SENDİKA ÜYELİĞİ, GAZETE ABONELİĞİ BİLE SUÇ SAYILDI

Gerekçede, yerel mahkemenin, başvurucunun Gülen cemaatine müzahir Istranca Sağlık Eğitim Kültür ve Yardımlaşma Derneği ile Aktif Eğitimciler Sendikasına (AKTİF EĞİTİM-SEN) üyeliğinin bulunması, liderin talimatına uygun olarak 2014 Mayıs ayına kadar Bank Asya’daki parasını yükseltmesi, 2009 yılına kadar cemaatle yakın hatta cemaatin içinde olduğuna ve sohbetlere katıldığına ilişkin tanık beyanları ile Zaman gazetesine abone olmasını mahkûmiyete temel aldığı belirtildi.

‘MAHKÛMİYET İÇİN YETERLİ DEĞİL’ KARARI

Yargıtay’ın, Gülen cemaati davalarında, “örgüte sadece sempati duymayı ya da örgütün amaçlarını, değerlerini, ideolojisini benimsemek, buna ilişkin yayınları okumak, bulundurmak, örgüt liderine saygı duymak gibi eylemleri terör örgütüne üye olma suçundan mahkûmiyet için yeterli görmediğine” işaret edilen AYM’nin gerekçesinde, şu ifadeler kullanıldı:

“Yargıtay’a göre, kişinin örgüte bilerek ve isteyerek katılması, katıldığı örgütün niteliğini ve amaçlarını bilmesi, terör örgütünün bir parçası olmayı istemesi, örgüte katılma iradesinin devamlılık arz etmesi, saikinin suç işlemek olması şartı aranmalıdır.

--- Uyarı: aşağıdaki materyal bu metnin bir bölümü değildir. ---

Setup of try-nickel:
==> flow/design.v (excerpt) <==
module MODULE_STATIC_PROCESS (
    input clk,
    input rst,
    input [3:0] state_info,
    input [11:0] read_from_aux,
    input [11:0] read_from_ram,
    output reg [11:0] write2aux,
    output reg [11:0] write2ram,
    output reg [9:0] write2aux_addr,
    output reg [9:0] read_from_aux_addr,
    output reg [18:0] write2ram_addr,
    output reg[18:0] read_from_ram_addr,
    output reg ena_write_ram,
    output done
);
Size: about 5200 cells after synthesis, about 370 flip-flops, ~37000 µm² of cells after synthesis.
==> flow/config.mk <==
export PLATFORM = sky130hd
export DESIGN_NAME = MODULE_STATIC_PROCESS
export DESIGN_NICKNAME = MODULE_STATIC_PROCESS
export VERILOG_FILES = /design/flow/design.v
export SDC_FILE = /design/flow/constraint.sdc
export NUM_CORES = 4
export LEC_CHECK = 0
export CAP_MARGIN = 20
export CELL_PAD_IN_SITES_DETAIL_PLACEMENT = 1
export CELL_PAD_IN_SITES_GLOBAL_PLACEMENT = 2
export CORE_MARGIN = 2
export CORE_UTILIZATION = 47
export CTS_CLUSTER_SIZE = 86
export GPL_TIMING_DRIVEN = 1
export MAX_ROUTING_LAYER = met4
export MIN_ROUTING_LAYER = met1
export PLACE_DENSITY = 0.54
export SLEW_MARGIN = 15
export TNS_END_PERCENT = 70
==> flow/constraint.sdc <==
create_clock -name core_clock -period 25.0 [get_ports {clk}]
set_input_delay 5.0000 -clock core_clock [delete_from_list [all_inputs] [get_ports {clk}]]
set_output_delay 5.0000 -clock core_clock [all_outputs]
set_load 0.01 [all_outputs]
run.sh (not shown) runs the stock make flow with config.mk's settings and CLKGATE_MAP_FILE=.
Although it ran to completion, try-nickel produced a layout that fails the final checks because of setup timing.
Setup changes, try-nickel to try-indigo
- a deleted TNS_END_PERCENT that had been 70
- a change of CORE_UTILIZATION from 47 to 57
- a change of CELL_PAD_IN_SITES_GLOBAL_PLACEMENT from 2 to 1
- a deleted PLACE_DENSITY that had been 0.54
- an added ABC_AREA of 1
- a deleted MAX_ROUTING_LAYER that had been met4
- a deleted CELL_PAD_IN_SITES_DETAIL_PLACEMENT that had been 1
- a change of SLEW_MARGIN from 15 to 20
- an added PLACE_DENSITY_LB_ADDON of 0.04
- a change of the clock period (ns, I/O delays scaled along) from 25.0 to 15.9
To summarise try-indigo: no stage aborted, but the layout did not pass its checks, failing on setup timing.
The global-route usage reported for try-indigo is smaller than that of try-nickel by 2.8 points.
Core box area of try-indigo falls short of that of try-nickel by more than 10%.
Compared try-indigo against try-nickel; clock transition time at the flip-flop clock pins of the worst setup and hold paths within noise.
middle:
==> flow/design.v (excerpt) <==
module bdm(
	input clk,
	input rst,
	input bkgd_in,
	output bkgd_out,
	output bkgd_is_high_z,
	output mcu_pwr,
	output mcu_vpp,
	input do_read,
	input do_write,
	input do_start_mcu,
	input do_stop_mcu,
	input do_delay,
	input do_echo_test,
	input do_enable_vpp,
	input do_disable_vpp,
	input do_echo_sync_value,
	input do_resync,
	input [7:0] data_in,
	output [7:0] data_out,
	output ready,
	output reg valid,
	output [3:0] debug
);
Size: about 200 flip-flops, roughly 39 I/O pins, about 12000 µm² of cells after synthesis.
Settings: LEC_CHECK=0, ABC_AREA=0, CAP_MARGIN=0, CELL_PAD_IN_SITES_DETAIL_PLACEMENT=1, CELL_PAD_IN_SITES_GLOBAL_PLACEMENT=2, CORE_MARGIN=2, CORE_UTILIZATION=30, CTS_CLUSTER_DIAMETER=370, GPL_ROUTABILITY_DRIVEN=0, GPL_TIMING_DRIVEN=0, MAX_ROUTING_LAYER=met4, PLACE_DENSITY_LB_ADDON=0.15, SETUP_SLACK_MARGIN=0.58, SLEW_MARGIN=10; clock period 5.0 ns.
run.sh (not shown) runs the stock make flow with config.mk's settings and CLKGATE_MAP_FILE=.
Both conditions hold for middle: the flow ran to the end and the final layout passed the timing, DRC and antenna checks.
## Diff of input files: west against middle
# middle
export LEC_CHECK = 0
export ABC_AREA = 0
export CAP_MARGIN = 0
export CELL_PAD_IN_SITES_DETAIL_PLACEMENT = 1
export CELL_PAD_IN_SITES_GLOBAL_PLACEMENT = 2
export CORE_MARGIN = 2
export CORE_UTILIZATION = 30
export CTS_CLUSTER_DIAMETER = 370
export GPL_ROUTABILITY_DRIVEN = 0
export GPL_TIMING_DRIVEN = 0
export MAX_ROUTING_LAYER = met4
export PLACE_DENSITY_LB_ADDON = 0.15
export SETUP_SLACK_MARGIN = 0.58
export SLEW_MARGIN = 10
create_clock -name core_clock -period 5.0 [get_ports {clk}]
# west
export LEC_CHECK = 0
export CAP_MARGIN = 20
export CORE_MARGIN = 2
export CORE_UTILIZATION = 66
export SLEW_MARGIN = 20
create_clock -name core_clock -period 3.36 [get_ports {clk}]
==> results <==
- The flow did not stop early for west: all stages ran, and the layout cleared the timing, DRC and antenna checks.
- middle: no failed stages, no open violations at the end
- The fraction of power spent switching nets reported for west is smaller than that of middle by 2.3 points.
- west vs. middle: worst setup slack shrank by 0.69 ns; clock-pin slew of the registers on the worst-case setup and hold paths barely changed; clock tree skew after final layout went down by 0.0070 ns; signed area change from the synthesized netlist to the final layout decreased by 5.1 points relative to the old numbers; global-route wire length before repair shrank by about 30%.

The RTL this note starts from:
==> flow/design.v <==
`timescale 1ns / 1ps
module startup_controller(
	input clk,
	input rst,
	input start,
	input stop,
	output reg mcu_pwr,
	output reg is_sending,
	output reg ready
);
reg is_pulling_low, is_waiting_for_clock, is_waiting_for_bkgd_stable;
reg [15:0] timer;
always @(posedge clk) begin
	if (rst || stop) begin  
		is_pulling_low <= 0;
		is_waiting_for_clock <= 0;
		is_waiting_for_bkgd_stable <= 0;
		is_sending <= 0;
		mcu_pwr <= 0;
		ready <= 1;
	end else if (start) begin
		is_pulling_low <= 1;
		is_sending <= 1;
		timer <= 250;  
		ready <= 0;
	end else if (is_pulling_low) begin
		if (timer == 0) begin
			mcu_pwr <= 1;
			is_pulling_low <= 0;
			is_waiting_for_clock <= 1;
			timer <= 1200;  
		end else begin
			timer <= timer - 1;
		end
	end else if (is_waiting_for_clock) begin
		if (timer == 0) begin
			is_sending <= 0;  
			is_waiting_for_clock <= 0;
			is_waiting_for_bkgd_stable <= 1;
			timer <= 500;  
		end else begin
			timer <= timer - 1;
		end
	end else if (is_waiting_for_bkgd_stable) begin
		if (timer == 0) begin
			is_waiting_for_bkgd_stable <= 0;
			ready <= 1;
		end else begin
			timer <= timer - 1;
		end
	end
end
endmodule
`timescale 1ns / 1ps
module sync_controller(
	input clk,
	input rst,
	input bkgd_in,
	output is_sending,
	input start_sync,
	output [31:0] sync_length,
	output sync_length_is_ready,
	output reg ready,
	output [4:0] debug
);
parameter HIGHTIME = 32'd6500;  
reg [2:0] state;
reg [31:0] sync_count;
assign debug = {2'd0, state};
assign is_sending = state == 1;
assign sync_length = sync_count;
assign sync_length_is_ready = (state != 1) && (state != 4);
always @(posedge clk) begin
	sync_count <= sync_count;
	if (rst) begin
		state <= 0;
		sync_count <= HIGHTIME;  
		ready <= 0;
	end else if (start_sync) begin
		state <= 1;
		sync_count <= HIGHTIME;
		ready <= 0;
	end else if (state == 1) begin
		if (sync_count == 0) begin
			state <= 2;
			sync_count <= 8'h0f;
		end else begin
			sync_count <= sync_count - 1;
		end
	end else if (state == 2) begin
		if (sync_count == 0) begin
			state <= 3;
		end else begin
			sync_count <= sync_count - 1;
		end
	end else if (state == 3) begin
		if (bkgd_in == 0) begin
			state <= 4;
		end
	end else if (state == 4) begin
		if (bkgd_in == 1) begin
			state <= 0;
			ready <= 1;
		end else begin
			sync_count <= sync_count + 1;
		end
	end
end
endmodule
`timescale 1ns / 1ps
module bdc_clk_pulse_generator(
	input clk,
	input rst,
	output bdc_clk_pulse,
	input [31:0] sync_length,
	input set_sync_length
);
reg [15:0] counter;
reg [31:0] target_time;  
reg [31:0] residual;
assign bdc_clk_pulse = counter == 0;
always @(posedge clk) begin
	if (rst) begin
		counter <= 0;
		target_time <= 0;
		residual <= 0;
	end else if (set_sync_length) begin
		target_time <= sync_length;
		residual <= sync_length;
	end else if (counter > residual[31:7]) begin
		counter <= 0;
		residual <= residual[6:0] + target_time;
	end else begin
		counter <= counter + 1;
	end
end
endmodule
`timescale 1ns / 1ps
module bdc_interface(
	input clk,
	input rst,
	output reg is_sending,
	input bkgd_in,
	input tgt_clk_pulse,
	input [7:0] data_in,
	input send_data,
	output reg [7:0] data_out,
	input read_data,
	output ready
);
reg [3:0] state;
reg [7:0] tgt_clk_timer;
reg [7:0] data;
reg [3:0] bitsleft;
assign ready = state == 0 && !read_data && !send_data;
always @(posedge clk) begin
	if (rst) begin
		state <= 0;
		tgt_clk_timer <= 0;
		is_sending <= 0;
	end else if (tgt_clk_timer > 0) begin
		if (tgt_clk_pulse) begin
			tgt_clk_timer <= tgt_clk_timer - 1;
		end
	end else begin
		case (state)
		0: begin
			if (send_data) begin
				state <= 1;
				data <= data_in;
				bitsleft <= 8;
			end else if (read_data) begin
				state <= 3;
				bitsleft <= 8;
			end
		end
		1: begin
			if (bitsleft > 0) begin
				state <= 2;
				is_sending <= 1;
				if (data[7]) begin
					tgt_clk_timer <= 4;
				end else begin
					tgt_clk_timer <= 14;
				end
			end else begin
				state <= 0;
			end
		end
		2: begin
			is_sending <= 0;
			if (data[7]) begin
				tgt_clk_timer <= 14;
			end else begin
				tgt_clk_timer <= 4;
			end
			state <= 1;
			bitsleft <= bitsleft - 1;
			data <= {data[6:0], 1'd0};
		end
		3: begin
			if (bitsleft > 0) begin
				is_sending <= 1;
				tgt_clk_timer <= 3;
				state <= 4;
			end else begin
				data_out <= data;
				state <= 0;
			end
		end
		4: begin
			is_sending <= 0;
			tgt_clk_timer <= 7;
			state <= 5;
		end
		5: begin
			data <= {data[6:0], bkgd_in};
			bitsleft <= bitsleft - 1;
			tgt_clk_timer <= 6;
			state <= 3;
		end
		endcase
	end
end
endmodule
`timescale 1ns / 1ps
module bdm(
	input clk,
	input rst,
	input bkgd_in,
	output bkgd_out,
	output bkgd_is_high_z,
	output mcu_pwr,
	output mcu_vpp,
	input do_read,
	input do_write,
	input do_start_mcu,
	input do_stop_mcu,
	input do_delay,
	input do_echo_test,
	input do_enable_vpp,
	input do_disable_vpp,
	input do_echo_sync_value,
	input do_resync,
	input [7:0] data_in,
	output [7:0] data_out,
	output ready,
	output reg valid,
	output [3:0] debug
);
reg [7:0] echo_data;
wire [31:0] sync_count;
wire sync_is_sending;
wire [4:0] sync_debug;
reg sync_start;
wire sync_ready;
wire startup_start;
reg startup_stop;
wire startup_is_sending, startup_ready;
wire bdc_is_sending, bdc_ready;
wire [7:0] bdc_data_out;
wire bdc_read_data, bdc_send_data;
wire hold_commands_in_reset;
assign hold_commands_in_reset = 1'd0;  
wire bdc_clk_pulse;
reg [3:0] state;
reg [7:0] delay_counter;
startup_controller startup_controller(
	.clk(clk),
	.rst(rst || hold_commands_in_reset),
	.start(startup_start),
	.stop(startup_stop),
	.mcu_pwr(mcu_pwr),
	.is_sending(startup_is_sending),
	.ready(startup_ready)
);
sync_controller sync_controller(
	.clk(clk),
	.rst(rst || hold_commands_in_reset || do_stop_mcu || do_resync),
	.bkgd_in(bkgd_in),
	.is_sending(sync_is_sending),
	.start_sync(sync_start),
	.sync_length(sync_count),
	.sync_length_is_ready(),
	.ready(sync_ready),
	.debug(sync_debug)
);
reg set_bdc_pulse_gen;
bdc_clk_pulse_generator bdc_clk_pulse_generator(
	.clk(clk),
	.rst(rst || hold_commands_in_reset),
	.bdc_clk_pulse(bdc_clk_pulse),
	.sync_length(sync_count),
	.set_sync_length(set_bdc_pulse_gen)
);
bdc_interface bdc_interface(
	.clk(clk),
	.rst(rst || hold_commands_in_reset),
	.is_sending(bdc_is_sending),
	.bkgd_in(bkgd_in),
	.tgt_clk_pulse(bdc_clk_pulse),
	.data_in(data_in),
	.send_data(bdc_send_data),
	.data_out(bdc_data_out),
	.read_data(bdc_read_data),
	.ready(bdc_ready)
);
assign debug = sync_debug; 
assign bkgd_out = 1'd0;
assign bkgd_is_high_z =
	(state == 1 && startup_is_sending) ? 1'd0 :
	(state == 2 && sync_is_sending) ? 1'd0 :
	(state == 3 && bdc_is_sending) ? 1'd0 :
	(state == 4 && bdc_is_sending) ? 1'd0 :
	1'd1;
assign startup_start = state == 0 && do_start_mcu;
assign bdc_read_data = state == 0 && do_read;
assign bdc_send_data = state == 0 && do_write;
assign data_out =
	state == 5 ? echo_data :
	state == 7 ? sync_count[15:8] :
	state == 8 ? sync_count[7:0] :
	bdc_data_out;
assign ready = state == 0 && !do_start_mcu && !do_stop_mcu && !do_read && !do_write && !do_delay && !do_echo_test && !do_echo_sync_value && !do_resync;
reg vpp_enabled;
assign mcu_vpp = vpp_enabled;
always @(posedge clk) begin
	startup_stop <= 0;
	sync_start <= 0;
	set_bdc_pulse_gen <= 0;
	valid <= 0;
	if (rst) begin
		state <= 0;
		vpp_enabled <= 0;
	end else if (state == 0) begin
		if (do_start_mcu) begin
			state <= 1;
		end else if (do_stop_mcu) begin
			startup_stop <= 1;
		end else if (do_read) begin
			state <= 3;
		end else if (do_write) begin
			state <= 4;
		end else if (do_delay) begin
			state <= 6;
			delay_counter <= {data_in, 4'd0};
		end else if (do_echo_test) begin
			state <= 5;
			echo_data <= data_in;
			valid <= 1;
		end else if (do_enable_vpp) begin
			vpp_enabled <= 1;
		end else if (do_disable_vpp) begin
			vpp_enabled <= 0;
		end else if (do_echo_sync_value) begin
			state <= 7;
			valid <= 1;
		end else if (do_resync) begin
			state <= 2;
			sync_start <= 1;
		end
	end else if (state == 1) begin
		if (startup_ready) begin
			state <= 2;
			sync_start <= 1;
		end
	end else if (state == 2) begin
		if (sync_ready) begin
			set_bdc_pulse_gen <= 1;
			state <= 0;
		end
	end else if (state == 3) begin
		if (bdc_ready) begin
			state <= 0;
			valid <= 1;
		end
	end else if (state == 4) begin
		if (bdc_ready) begin
			state <= 0;
		end
	end else if (state == 6) begin
		if (delay_counter == 0) begin
			state <= 0;
		end else begin
			delay_counter <= delay_counter - 1;
		end
	end else if (state == 5) begin
		state <= 0;
	end else if (state == 7) begin
		state <= 8;
		valid <= 1;
	end else if (state == 8) begin
		state <= 0;
	end
end
endmodule
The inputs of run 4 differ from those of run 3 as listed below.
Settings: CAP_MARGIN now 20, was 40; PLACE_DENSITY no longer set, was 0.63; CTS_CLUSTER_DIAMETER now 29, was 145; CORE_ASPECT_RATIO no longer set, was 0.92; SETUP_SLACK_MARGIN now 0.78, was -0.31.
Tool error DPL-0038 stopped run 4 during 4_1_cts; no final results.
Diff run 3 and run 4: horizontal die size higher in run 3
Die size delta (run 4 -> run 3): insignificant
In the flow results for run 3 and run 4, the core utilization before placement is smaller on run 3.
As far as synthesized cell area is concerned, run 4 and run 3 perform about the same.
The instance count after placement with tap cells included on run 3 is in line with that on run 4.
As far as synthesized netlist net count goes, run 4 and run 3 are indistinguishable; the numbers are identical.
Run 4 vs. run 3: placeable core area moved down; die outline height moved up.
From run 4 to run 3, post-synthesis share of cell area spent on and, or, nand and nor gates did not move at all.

Yargı makamlarının değerlendirmelerinden çıkan sonuca göre, FETÖ/PDY’nin daha alt katlarıyla irtibatlı olduğu tespit eden kişilerin -örgütün nihai amacını bildikleri ortaya konulmadığı müddetçe- örgüte bir ahlak ve eğitim hareketi, gönüllüler hareketi, dini bir cemaat olduğu zannı ile sempati duydukları, örgütle irtibat ve iltisaklı oldukları kabul edilmektedir.

Terör örgütüne üye olma suçuna bağlanan ağır cezai yaptırımlar gözetildiğinde -örgütün nihai amacının herkesçe bilindiğinin kabul edilebileceği kesin bir tarihin verilmesi yoluna gidilmemiş olmakla birlikte- örgütün nihai amacının herkesçe bilinir hale geldiği olaylardan önce yasal zeminde faaliyet gösteren bir sivil toplum örgütüne bağlı olduğu düşüncesi ile hareket ederek hataya düşenler ile FETÖ/PDY’nin amaç ve yöntemlerini bilen örgüt mensuplarının birbirlerinden dikkatli şekilde ayrılması yoluna gidilmiştir.”

‘SOMUT DELİL YOK’

Başvurucunun, Gülen cemaatinin ‘terör örgütü’ olarak suçlama yapılmasından önce bu oluşumun ‘terör örgütü’ olduğunu bilip bilmediğine dair somut bir delil bulunmadığı belirtilen gerekçede, “Başvurucunun mahkumiyetinde esas alınan deliller gözetildiğinde, tek başına örgütün nihai amacını bildiğini ve terör örgütü hiyerarşisi içerisinde gerçekleştirilmiş örgütsel faaliyetlerin varlığını ortaya koyduğu söylenemez” denildi.